DiGTF: A Difference-Guided Two-Stage Fusion Framework for Multimodal Sentiment Analysis

Hui Liu, Minghua Nuo, Rui Li, Chengyi Zhou

Published: 2025, Last Modified: 24 Apr 2026NLPCC (3) 2025EveryoneRevisionsBibTeXCC BY-SA 4.0

Abstract: Multimodal Sentiment Analysis (MSA) aims to understand human emotions by combining information from different modalities. Despite recent advances, existing methods often struggle to effectively leverage task-relevant signals from non-verbal modalities, particularly in scenarios where textual semantics are ambiguous or incomplete. To address this issue, we propose DiGTF, a Difference-Guided Two-Stage Fusion Framework that enhances textual representations by integrating refined audio and video features. First, we introduce Disentangled Irrelevance Removal (DIR), which employs a dual cross-attention mechanism to disentangle audio-video representations into modality-invariant, sentiment-relevant, and task-irrelevant components, preserving the sentiment-relevant features.

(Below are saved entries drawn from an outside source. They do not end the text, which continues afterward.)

This design comes from an exercise in tuning for small area, a short achievable clock period and few clock cycles per item on the open sky130 flow, not from production work. The RTL was checked by simulation tests, not by an equivalence proof against the original design. No activity file was given, so power comes from the tool's default toggle rates.

--- design/flow/standard.sh ---
#!/bin/bash
# synth_recipe.tcl (not shown) runs the flow's synth.tcl, then flattens the netlist and writes it again
# the make line also repeats each setting of config.mk as NAME=value (left out here)
make -C /OpenROAD-flow-scripts/flow DESIGN_CONFIG=/design/flow/config.mk WORK_HOME=/design/flow/orfs CLKGATE_MAP_FILE= SYNTH_SCRIPT=/design/flow/synth_recipe.tcl "${@:-finish}"
--- design/flow/constraint.sdc ---
create_clock -name core_clock -period 8.0 [get_ports {clk}]
set_input_delay 1.6000 -clock core_clock [delete_from_list [all_inputs] [get_ports {clk}]]
set_output_delay 1.6000 -clock core_clock [all_outputs]
set_load 0.01 [all_outputs]
--- design/flow/flow/run.sh ---
#!/bin/bash
# The standard layout (standard.sh: ORFS synthesis to final layout),
# with one change: the buffers ORFS puts on the input and output ports are
# the smallest buffer cell, sky130_fd_sc_hd__buf_1, instead of the cell
# buffer_ports picks by itself.  The full ORFS output is in standard.log,
# and each step's log under orfs/logs/.
set -e
echo "export BUFFER_PORTS_ARGS = -buffer_cell sky130_fd_sc_hd__buf_1" >> config.mk
bash standard.sh > standard.log 2>&1
--- design/flow/config.mk ---
export PLATFORM = sky130hd
export DESIGN_NAME = m17_viterbi
export DESIGN_NICKNAME = m17_viterbi
export VERILOG_FILES = /design/flow/design.v
export SDC_FILE = /design/flow/constraint.sdc
export NUM_CORES = 4
export LEC_CHECK = 0
export CAP_MARGIN = 20
export CORE_MARGIN = 2
export CORE_UTILIZATION = 55
export CTS_CLUSTER_DIAMETER = 117
export CTS_CLUSTER_SIZE = 22
export SETUP_SLACK_MARGIN = 4.8
export SLEW_MARGIN = 20
export BUFFER_PORTS_ARGS = -buffer_cell sky130_fd_sc_hd__buf_1
--- design/flow/design.v ---
module m17_viterbi (
    input  wire         clk,
    input  wire         rst,         
    input  wire         in_valid,
    output wire         in_ready,
    input  wire         in_scheme,   
    input  wire [4:0]   in_len,      
    input  wire [407:0] in_data,     
    output reg          out_valid,
    output wire [239:0] out_data     
);
    localparam NS  = 64;             
    localparam NB  = NS / 8;         
    localparam R   = 403;            
    localparam MW  = 4;              
    localparam K0  = NS - 2;         
    localparam [2:0] S_IDLE = 3'd0, S_RUN = 3'd1, S_MOVE = 3'd2,
                     S_FLR  = 3'd3, S_REW = 3'd4;
    reg [2:0]   st;
    reg         rdy;                 
    reg         sch;
    reg [4:0]   len;
    reg [7:0]   t;                   
    reg [7:0]   tlast;               
    reg [4:0]   col;                 
    reg [8:0]   qrem;                
    reg [R-1:0] cb;                  
    reg         fb;                  
    reg         fail;                
    reg [7:0]   plo;                 
    reg [3:0]   mst;                 
    reg         capv;
    reg [7:0]   jcap;
    reg [3:0]   scap;
    reg         pok;                 
    reg         warm;                
    assign in_ready = rdy;
    function punct1(input s, input [4:0] c);
        if (s == 1'b0)
            punct1 = ~c[0];
        else
            case (c)
                5'd2, 5'd5, 5'd8, 5'd11, 5'd14, 5'd17, 5'd19: punct1 = 1'b0;
                default: punct1 = 1'b1;
            endcase
    endfunction
    reg  p1a, p1b;                   
    reg  p1a_d, p1b_d;               
    wire [3:0] cbt_d;                
    wire s0a = cbt_d[3];
    wire s1a = cbt_d[2];
    wire s0b = p1a_d ? cbt_d[1] : cbt_d[2];
    wire s1b = p1a_d ? cbt_d[0] : cbt_d[1];
    reg [MW-1:0] pm [0:15];
    reg [MW-1:0] pmb [0:15];
    reg [15:0]   deca, decb;
    function ex0(input [3:0] s); ex0 = s[3] ^ s[0]; endfunction
    function ex1(input [3:0] s); ex1 = s[2] ^ s[1] ^ s[0]; endfunction
    function [1:0] bmv(input [1:0] e, input y0, input y1, input p);
        bmv = {1'b0, y0 ^ e[1]} + {1'b0, p & (y1 ^ e[0])};
    endfunction
    function [1:0] ecl(input x, input [3:0] s);
        ecl = {ex0(s) ^ x, ex1(s) ^ x};
    endfunction
    function [4:0] lt5(input [3:0] x);
        case (x)
            4'd0: lt5 = 5'b11000;
            4'd1: lt5 = 5'b10000;
            4'd2: lt5 = 5'b00000;
            4'd3: lt5 = 5'b00000;
            4'd4: lt5 = 5'b00000;
            4'd5: lt5 = 5'b00000;
            4'd6: lt5 = 5'b00000;
            4'd7: lt5 = 5'b00000;
            4'd8: lt5 = 5'b11111;
            4'd9: lt5 = 5'b11111;
            4'd10: lt5 = 5'b11111;
            4'd11: lt5 = 5'b11111;
            4'd12: lt5 = 5'b11111;
            4'd13: lt5 = 5'b11111;
            4'd14: lt5 = 5'b11110;
            4'd15: lt5 = 5'b11100;
        endcase
    endfunction
    function [8:0] lt9(input [3:0] x);
        case (x)
            4'd0: lt9 = 9'b111100000;
            4'd1: lt9 = 9'b111000000;
            4'd2: lt9 = 9'b110000000;
            4'd3: lt9 = 9'b100000000;
            4'd4: lt9 = 9'b000000000;
            4'd5: lt9 = 9'b000000000;
            4'd6: lt9 = 9'b000000000;
            4'd7: lt9 = 9'b000000000;
            4'd8: lt9 = 9'b111111111;
            4'd9: lt9 = 9'b111111111;
            4'd10: lt9 = 9'b111111111;
            4'd11: lt9 = 9'b111111111;
            4'd12: lt9 = 9'b111111110;
            4'd13: lt9 = 9'b111111100;
            4'd14: lt9 = 9'b111111000;
            4'd15: lt9 = 9'b111110000;
        endcase
    endfunction
    function [8:0] oh9(input [3:0] v);
        case (v)
            4'd12: oh9 = 9'b000000001;    
            4'd13: oh9 = 9'b000000010;
            4'd14: oh9 = 9'b000000100;
            4'd15: oh9 = 9'b000001000;
            4'd0:  oh9 = 9'b000010000;
            4'd1:  oh9 = 9'b000100000;
            4'd2:  oh9 = 9'b001000000;
            4'd3:  oh9 = 9'b010000000;
            4'd4:  oh9 = 9'b100000000;    
            default: oh9 = 9'b000000000;
        endcase
    endfunction
    reg [3:0] dv;
    reg [1:0] ba [0:3];
    reg [1:0] bb [0:3];
    reg [2:0] kk [0:15];             
    reg [2:0] kk_r [0:15];           
    reg [4:0] sela_d [0:3];
    reg [4:0] sela [0:3];            
    reg [4:0] sel2a_d [0:15];
    reg [4:0] sel2a [0:15];          
    reg [4:0] sel2b_d [0:3];
    reg [4:0] sel2b [0:3];           
    integer ci;
    always @* begin
        for (ci = 0; ci < 4; ci = ci + 1) begin
            ba[ci] = bmv(ci[1:0], s0a, s1a, p1a_d);
            bb[ci] = bmv(ci[1:0], s0b, s1b, p1b_d);
        end
        for (ci = 0; ci < 16; ci = ci + 1)
            kk[ci] = {1'b0, ba[ci[3:2]]} + {1'b0, bb[ci[1:0]]};
        for (ci = 0; ci < 4; ci = ci + 1) begin
            dv = {2'b00, ba[ci]} - {2'b00, ba[3 - ci]};
            sela_d[ci] = oh9(dv) >> 2;
            dv = {2'b00, bb[ci]} - {2'b00, bb[3 - ci]};
            sel2b_d[ci] = oh9(dv) >> 2;
        end
        for (ci = 0; ci < 16; ci = ci + 1) begin
            dv = {2'b00, ba[ci[3:2] ^ {ci[0], ci[0]}]}
               - {2'b00, ba[ci[3:2] ^ 2'b10 ^ {ci[1], ci[1]}]};
            sel2a_d[ci] = oh9(dv) >> 2;
        end
    end
    always @(posedge clk) begin
        for (ci = 0; ci < 16; ci = ci + 1)
            kk_r[ci] <= kk[ci];
        for (ci = 0; ci < 4; ci = ci + 1) begin
            sela[ci]  <= sela_d[ci];
            sel2b[ci] <= sel2b_d[ci];
        end
        for (ci = 0; ci < 16; ci = ci + 1)
            sel2a[ci] <= sel2a_d[ci];
    end
    reg [MW-1:0] d1 [0:7];
    reg [4:0]    ta [0:7];
    integer k, sp, a, b;
    always @* begin
        for (k = 0; k < 8; k = k + 1) begin
            d1[k] = pm[k | 8] - pm[k];
            ta[k] = lt5(d1[k]);
        end
        for (sp = 0; sp < 16; sp = sp + 1)
            deca[sp] = warm & |(ta[sp >> 1] & sela[ecl(1'b0, sp[3:0])]);
    end
    reg [MW-1:0] qd [0:15];          
    reg [8:0]    tq [0:15];          
    reg [4:0]    oa5, oz5;
    reg [8:0]    ohc;             
    reg [3:0]    gg;
    reg [3:0]    sa, sb;
    reg [MW-1:0] cd [0:3];           
    reg [MW-1:0] cs0, cs1;
    reg          d1a, d1b;
    integer bs, xx;
    always @* begin
        for (bs = 0; bs < 4; bs = bs + 1)
            for (a = 0; a < 2; a = a + 1)
                for (b = 0; b < 2; b = b + 1) begin
                    qd[{bs[1:0], a[0], b[0]}] = pm[{a[0], 1'b1, bs[1:0]}]
                                              - pm[{b[0], 1'b0, bs[1:0]}];
                    tq[{bs[1:0], a[0], b[0]}] = lt9(qd[{bs[1:0], a[0], b[0]}]);
                end
        for (sp = 0; sp < 16; sp = sp + 1) begin
            sa = {1'b0, sp[3:1]};
            sb = {1'b1, sp[3:1]};
            for (a = 0; a < 2; a = a + 1)
                for (b = 0; b < 2; b = b + 1) begin
                    oa5 = sel2a[{ecl(1'b0, sa), a[0], b[0]}];
                    oz5 = sel2b[ecl(1'b0, sp[3:0])];
                    ohc = ({4'd0, oa5       } & {9{oz5[0]}})
                        | ({3'd0, oa5, 1'd0} & {9{oz5[1]}})
                        | ({2'd0, oa5, 2'd0} & {9{oz5[2]}})
                        | ({1'd0, oa5, 3'd0} & {9{oz5[3]}})
                        | ({      oa5, 4'd0} & {9{oz5[4]}});
                    gg[{a[0], b[0]}] = |(tq[{sp[3:2], a[0], b[0]}] & ohc);
                end
            for (xx = 0; xx < 4; xx = xx + 1)
                cd[xx] = pm[{xx[1], xx[0], sp[3:2]}]
                       + {1'b0, kk_r[{ecl(xx[1], {xx[0], sp[3:1]}),
                                      ecl(xx[0], sp[3:0])}]};
            d1a = deca[sa];
            d1b = deca[sb];
            decb[sp] = warm & gg[{d1b, d1a}];
            cs0 = d1a ? cd[2] : cd[0];
            cs1 = d1b ? cd[3] : cd[1];
            pmb[sp] = decb[sp] ? cs1 : cs0;
        end
    end
    reg [15:0]   da_r, db_r;
    reg [NS-1:0] pth [0:15];
    reg [NS-1:0] pmid [0:15];
    integer s2;
    always @* begin
        for (s2 = 0; s2 < 16; s2 = s2 + 1)
            pmid[s2] = da_r[s2] ? {pth[(s2 >> 1) | 8][NS-2:0], 1'b1}
                                : {pth[s2 >> 1][NS-2:0], 1'b0};
    end
    always @(posedge clk) begin
        for (s2 = 0; s2 < 16; s2 = s2 + 1)
            pth[s2] <= db_r[s2] ? {pmid[(s2 >> 1) | 8][NS-2:0], 1'b1}
                                : {pmid[s2 >> 1][NS-2:0], 1'b0};
    end
    reg        xv, cv;
    reg [7:0]  xt;
    reg [9:0]  ck;               
    reg [9:0]  lim;                        
    wire [15:0] oa, ob1;
    genvar gs;
    generate
        for (gs = 0; gs < 16; gs = gs + 1) begin : g_old
            assign oa[gs]  = pth[gs][K0-3];
            assign ob1[gs] = pth[gs][K0-4];
        end
    endgenerate
    wire agree_a = (oa  == 16'h0000) | (oa  == 16'hffff);
    wire agree_b = (ob1 == 16'h0000) | (ob1 == 16'hffff);
    reg  c_in;                       
    wire c_bad_a = c_in & ~agree_a & ~fb;
    wire c_bad_b = c_in & ~agree_b & ~fb;
    wire c_bad   = c_bad_a | c_bad_b;
    reg          fl_req;             
    reg          fl_req1;
    reg          fl_req_fin;
    reg          fl_req_mst;         
    reg [4:0]    fl_req_top;
    reg [15:0]   fl;                 
    reg          fl_busy, fl_fin;    
    reg [1:0]    fl_k;
    reg [5:0]    fl_byte_r;
    reg          fl_act;
    reg [5:0]    fl_byte;            
    reg [15:0]   fl_d;
    always @* begin
        fl_act  = fl_req | fl_busy;
        fl_byte = fl_req ? {1'b0, fl_req_top} - 6'd6 : fl_byte_r;
        case (fl_req ? 2'd0 : fl_k)
            2'd0:    fl_d = pth[0][63:48];
            2'd1:    fl_d = pth[0][49:34];
            2'd2:    fl_d = pth[0][35:20];
            default: fl_d = fl;
        endcase
    end
    reg  [239:0] obuf;
    assign out_data = obuf;
    reg          clr;
    reg  [7:0]   stg;                
    wire         c_wr = c_in & ~fb;
    reg  [29:0]  w_byte;
    reg  [7:0]   w_even, w_odd;
    integer jb;
    always @* begin
        w_byte = 30'd0;
        w_even = 8'd0;
        w_odd  = 8'd0;
        if (clr) begin
            w_byte = {30{1'b1}};
        end else if (fl_act) begin
            for (jb = 0; jb < 30; jb = jb + 1)
                if (fl_byte == jb || fl_byte - 6'd1 == jb) w_byte[jb] = 1'b1;
            if (fl_byte[0]) begin
                w_odd  = fl_d[7:0];
                w_even = fl_d[15:8];
            end else begin
                w_even = fl_d[7:0];
                w_odd  = fl_d[15:8];
            end
        end else if (c_wr && ck[2:1] == 2'b11) begin
            for (jb = 0; jb < 30; jb = jb + 1)
                if (ck[7:3] == jb) w_byte[jb] = 1'b1;
            w_even = {stg[7:2], oa[0], ob1[0]};
            w_odd  = {stg[7:2], oa[0], ob1[0]};
        end
    end
    integer jo;
    always @(posedge clk) begin
        for (jo = 0; jo < 240; jo = jo + 1)
            if (w_byte[jo / 8])
                obuf[jo] <= ((jo / 8) % 2) ? w_odd[jo % 8] : w_even[jo % 8];
        case (ck[2:1])
            2'd0: stg[7:6] <= {oa[0], ob1[0]};
            2'd1: stg[5:4] <= {oa[0], ob1[0]};
            2'd2: stg[3:2] <= {oa[0], ob1[0]};
            default: ;
        endcase
    end
    reg  last;                       
    wire last1  = (t + 8'd3 == tlast);
    wire chk    = (t + 8'd7 <= tlast);       
    wire fail_n = fail | c_bad;
    wire [4:0] col_max = sch ? 5'd18 : 5'd28;
    wire [4:0] col2    = (col == col_max) ? 5'd0 : col + 5'd2;
    reg        nr3;                  
    wire       sh3 = (st == S_RUN) ? ~(p1a & p1b) : nr3;
    wire [8:0] qinc  = sh3 ? 9'd3 : 9'd4;
    wire [8:0] qnext = (qrem > qinc) ? qrem - qinc : qrem + (R - qinc);
    wire       qhome = (qrem == 9'd3) | (qrem == 9'd4);   
    wire [9:0] jnext = {2'b00, tlast} - (NS - 8);
    wire [9:0] jlow  = {2'b00, tlast} - (NS - 1);
    wire       fb_fin = jlow[9] | (jlow[8:0] <= {1'b0, plo});
    wire [9:0] ck_n = {2'b00, xt} - K0;
    always @* begin
        p1a_d = p1a;
        p1b_d = p1b;
        if (st == S_IDLE) begin
            p1a_d = 1'b1;
            p1b_d = in_scheme;
        end else if (st == S_RUN) begin
            if (last) begin
                p1a_d = 1'b1;
                p1b_d = rdy ? in_scheme : sch;
            end else begin
                p1a_d = punct1(sch, col2);
                p1b_d = punct1(sch, col2 + 5'd1);
            end
        end
    end
    assign cbt_d = rdy ? {in_data[7], in_data[6], in_data[5], in_data[4]}
                 : sh3 ? cb[R-4:R-7] : cb[R-5:R-8];
    integer i;
    always @(posedge clk) begin
        p1a <= p1a_d;
        p1b <= p1b_d;
        last <= (st == S_RUN) & last1 & ~rst;
        if (rdy) begin
            for (i = 0; i < R; i = i + 1)
                cb[R-1-i] <= in_data[8*(i/8) + 7 - (i%8)];
            qrem <= R;
            nr3  <= 1'b0;
        end else begin
            cb   <= sh3 ? {cb[R-4:0], cb[R-1:R-3]} : {cb[R-5:0], cb[R-1:R-4]};
            qrem <= qnext;
            nr3  <= (qnext == 9'd1 || qnext == 9'd2 || qnext == 9'd3 ||
                     qnext == 9'd6 || qnext == 9'd9);
        end
        for (i = 0; i < 16; i = i + 1)
            pm[i] <= pmb[i];
        da_r  <= deca;
        db_r  <= decb;
        xv    <= 1'b0;
        xt    <= t;
        cv    <= xv;
        ck    <= ck_n;
        c_in  <= xv & ~ck_n[9] & ~lim[9] & (ck_n[8:0] < lim[8:0]);   
        if (c_bad && !fail) plo <= c_bad_a ? ck[7:0] : ck[7:0] + 8'd1;
        pok <= c_in & ~c_bad;
        if (c_bad) begin
            capv <= 1'b0;
        end else if (c_in && !fb && ck[2:1] == 2'b11 && pok && !capv) begin
            capv <= 1'b1;
            jcap <= ck[7:0] + 8'd1;
            scap <= {stg[3:2], oa[0], ob1[0]};
        end
        fail  <= fail_n;
        fl_req1 <= 1'b0;
        fl_req  <= fl_req1 | (st == S_FLR);
        if (fl_req) begin
            fl        <= pth[0][15:0];
            fl_busy   <= 1'b1;
            fl_fin    <= fl_req_fin;
            fl_k      <= 2'd1;
            fl_byte_r <= fl_byte + 6'd2;
            if (fl_req_mst)
                mst <= {pth[0][NS-5], pth[0][NS-6], pth[0][NS-7], pth[0][NS-8]};
        end else begin
            fl_byte_r <= fl_byte_r + 6'd2;
            fl_k      <= fl_k + 2'd1;
            if (fl_k == 2'd3) fl_busy <= 1'b0;
        end
        out_valid <= fl_busy & fl_fin & (fl_k == 2'd3);
        clr       <= fl_busy & fl_fin & (fl_k == 2'd3);
        case (st)
            S_IDLE: begin
                t    <= 8'd0;
                col  <= 5'd0;
                warm <= 1'b0;
                if (in_valid) begin
                    sch   <= in_scheme;
                    len   <= in_len;
                    tlast <= {in_len, 3'b000} + 8'd3;
                    lim   <= {2'b00, in_len, 3'b000} - NS;
                    fail  <= 1'b0;
                    capv  <= 1'b0;
                    fb    <= 1'b0;
                    rdy   <= 1'b0;
                    st    <= S_RUN;
                end
            end
            S_RUN: begin
                xv   <= chk;
                t    <= t + 8'd2;
                col  <= col2;
                if (t == 8'd2) warm <= 1'b1;
                rdy  <= last1 & ~fb & ~fail_n;
                if (last) begin
                    t    <= 8'd0;
                    col  <= 5'd0;
                    warm <= 1'b0;
                    if (!fb) begin
                        fl_req1    <= 1'b1;
                        fl_req_top <= len - 5'd1;
                        fl_req_fin <= rdy;
                        fl_req_mst <= ~capv;
                        if (rdy) begin
                            if (in_valid) begin
                                sch   <= in_scheme;
                                len   <= in_len;
                                tlast <= {in_len, 3'b000} + 8'd3;
                                lim   <= {2'b00, in_len, 3'b000} - NS;
                                fail  <= 1'b0;
                                capv  <= 1'b0;
                                rdy   <= 1'b0;
                            end else begin
                                rdy   <= 1'b1;
                                st    <= S_IDLE;
                            end
                        end else begin
                            fb    <= 1'b1;
                            tlast <= capv ? jcap : {len, 3'b000} - (NS - 7);
                            if (capv) mst <= scap;
                            st    <= S_REW;
                        end
                    end else begin
                        st   <= S_MOVE;
                        warm <= 1'b1;
                    end
                end
            end
            S_MOVE: begin
                da_r <= {16{mst[3]}};
                db_r <= {16{mst[2]}};
                mst  <= {mst[1:0], 2'b00};
                warm <= 1'b0;
                if (!warm) st <= S_FLR;
            end
            S_FLR: begin
                fl_req_top <= tlast[7:3];
                fl_req_fin <= fb_fin;
                fl_req_mst <= 1'b1;
                if (fb_fin) begin
                    rdy <= 1'b1;
                    st  <= S_IDLE;
                end else begin
                    tlast <= jnext[7:0];
                    st    <= S_REW;
                end
            end
            S_REW: begin
                if (qhome) st <= S_RUN;
            end
            default: st <= S_IDLE;
        endcase
        if (rst) begin
            st        <= S_IDLE;
            rdy       <= 1'b1;
            fl_busy   <= 1'b0;
            fl_req    <= 1'b0;
            fl_req1   <= 1'b0;
            out_valid <= 1'b0;
            clr       <= 1'b1;
            xv        <= 1'b0;
            cv        <= 1'b0;
            c_in      <= 1'b0;
        end
    end
endmodule
==> results.ini, run 1 <==
[sta]
slew_headroom_pct = 20.1
grt_setup_unrepaired = true
hold_viol_final = 0
finalSetupViolCount = 0
fin_tns_setup_ns = 0
fin_skew_ns = 0.0381
fmax_ghz = 0.289
tightestPinTransition_ns = 1.19
slew_violations = 0
min_period_ns = 3.46
finalCritPeriodShare_pct = 43.2
setup_slack_ns = 4.54

[status]
outcome = complete, no violations

[clock_network]
hold_buffers = 0
clock_latency_ns = 0.81
numCtsBuffers = 101
path_clk_slew_ns = 0.10
clockRootBuffer = clkbuf_16
clockBufferDepth = 3
clock-sinks = 1968
cts_tree = built
htreeDepth = 3

[cells_and_area]
nNetsFinal = 12013
drive_gt1_share_pct = 16.3
syn_to_final_growth_pct = 14.7
fillers = 14988

[route]
vias_per_cell = 6.23
wire_per_inst_um = 25.4
ant_nets = 0
drc = 0
vias = 84401
totalWireLength_mm = 345
drtIter0Drc = 9431
drt-pass1-iter-count = 12

[setup_path]
crit_fanout = 5
worstPathArrival_ns = 4.16
crit_path_max_incr_delay_ns = 0.57
cp_slowest_cell = fa_2
crit_top_cell = inv_1
crit_family = adder cells
worstPathCellList = ha_2 > inv_1 > xnor2_2 > o21a_1 > o21ai_1 > o31a_4 > mux2i_4 > and3_4 > buf_4 > ha_4 > inv_1 > fa_2 > inv_1
crit_path_end_kind = flip-flop
criticalPathCategory = flip-flop to flip-flop
start_kind = flip-flop
critPathRequiredTime_ns = 8.70
critical_path.n_buffers_inverters = 4

[placement]
place_hpwl_mm = 232
pre_cts_ws_ns = 2.73
port_buffers = 653
gp_congestion = 1.00

[yosys]
synth_top_area_cell = dfxtp_1
synth_edf_count = 321
synth_top_area_share_pct = 33.3
ys_warn_count = 20
synth_cell_types = 104
synthCells = 10613
netlist_area_um2 = 99100
syn_avg_cell_area_um2 = 9.34
ys_seq_elements = 1968
synth_area_leaders = dfxtp_1 33%, mux2i_1 10%, edfxtp_1 9.7%, a21oi_1 6.5%, mux2_2 5.7%
ys.flop_type = dfxtp_1
async_flop_share_pct = 0
yosysSeqAreaShare_pct = 43.0

[floorplan]
dieArea_um2 = 184000
die_w_um = 428
io-pin-count = 659
die_y_um = 428
start_util_pct = 55.4
rows = 155
core-area_um2 = 179000

[min_path]
hold_class = flip-flop to flip-flop

[run]
cap_violations = 0

[power_and_ir_drop]
ir_worst_vdd_mv = 0.439
pwr_density_cell_nw_per_um2 = 538
p_leak_nw = 44.1

[global_route]
grt_first_pass_wirelength_mm = 503
grt_max_degree = 221
grt_overflow = 0
grt_use_total_pct = 35.6
antenna_found_initial = 39
grt_pass1_vias = 80760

Then, we design a two-stage fusion strategy to enhance semantic representations. The first stage, Difference-Guided Fusion (DGF) adaptively incorporates cross-modal differences that align with sentiment cues into the textual features. The second stage, Multi-View Fusion (MVF) leverages a cross-scale attention mechanism to integrate the diverse fused representations and capture complex emotional patterns. Extensive experiments on three benchmark MSA datasets CMU-MOSI, CMU-MOSEI, and CH-SIMS demonstrate that DiGTF achieves outstanding performance.